EXERCISE GOAL -
Select from the data all lines with the word "worst".

Data items:
[Start of Attachment]

==> config.mk <==
export PLATFORM = sky130hd
export DESIGN_NAME = display_list_command_decoder
export DESIGN_NICKNAME = d
export VERILOG_FILES = /design/src/logic/display_list_command_decoder.v
export VERILOG_INCLUDE_DIRS = /design/src /design/src/include
export SDC_FILE = /design/constraint.sdc
export NUM_CORES = 1
export LEC_CHECK = 0
export BUFFER_PORTS_ARGS = -buffer_cell sky130_fd_sc_hd__buf_2
export CAP_MARGIN = 20
export CELL_PAD_IN_SITES_DETAIL_PLACEMENT = 1
export CELL_PAD_IN_SITES_GLOBAL_PLACEMENT = 1
export CORE_ASPECT_RATIO = 2
export CORE_UTILIZATION = 50
export DETAILED_ROUTE_END_ITERATION = 12
export GPL_TIMING_DRIVEN = 0
export HOLD_SLACK_MARGIN = 0.03
export PLACE_DENSITY = 0.87
export SYNTH_ARGS = -nofsm -noshare
export SYNTH_HDL_FRONTEND = slang
export SYNTH_SLANG_ARGS = --single-unit
==> constraint.sdc <==
create_clock -name clk_i -period 9.05 [get_ports clk_i]
set_input_delay 0.4525 -clock clk_i [delete_from_list [all_inputs] [get_ports clk_i]]
set_output_delay 0.4525 -clock clk_i [all_outputs]
set_load 0.02 [all_outputs]
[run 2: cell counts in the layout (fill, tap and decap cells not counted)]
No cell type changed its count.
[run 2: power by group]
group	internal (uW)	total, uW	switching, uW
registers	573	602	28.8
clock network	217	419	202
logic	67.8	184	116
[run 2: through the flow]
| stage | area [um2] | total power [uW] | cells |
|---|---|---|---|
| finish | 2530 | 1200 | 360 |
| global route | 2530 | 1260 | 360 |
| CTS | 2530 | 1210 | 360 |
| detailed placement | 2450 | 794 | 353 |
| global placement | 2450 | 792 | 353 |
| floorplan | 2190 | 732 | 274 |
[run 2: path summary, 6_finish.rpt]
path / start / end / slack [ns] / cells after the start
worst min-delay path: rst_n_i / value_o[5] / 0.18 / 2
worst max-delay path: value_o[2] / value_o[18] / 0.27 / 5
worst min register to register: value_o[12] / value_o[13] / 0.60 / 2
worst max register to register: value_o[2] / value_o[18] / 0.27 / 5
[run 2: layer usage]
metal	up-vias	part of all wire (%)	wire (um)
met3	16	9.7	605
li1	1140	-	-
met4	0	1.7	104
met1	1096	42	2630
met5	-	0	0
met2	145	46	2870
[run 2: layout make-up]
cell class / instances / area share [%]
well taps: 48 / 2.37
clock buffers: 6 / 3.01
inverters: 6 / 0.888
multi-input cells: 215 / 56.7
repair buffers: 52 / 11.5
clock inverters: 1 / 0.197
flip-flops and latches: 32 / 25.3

[End of Attachment]

SOLUTION TO THIS TASK -
worst min-delay path: rst_n_i / value_o[5] / 0.18 / 2
worst max-delay path: value_o[2] / value_o[18] / 0.27 / 5
worst min register to register: value_o[12] / value_o[13] / 0.60 / 2
worst max register to register: value_o[2] / value_o[18] / 0.27 / 5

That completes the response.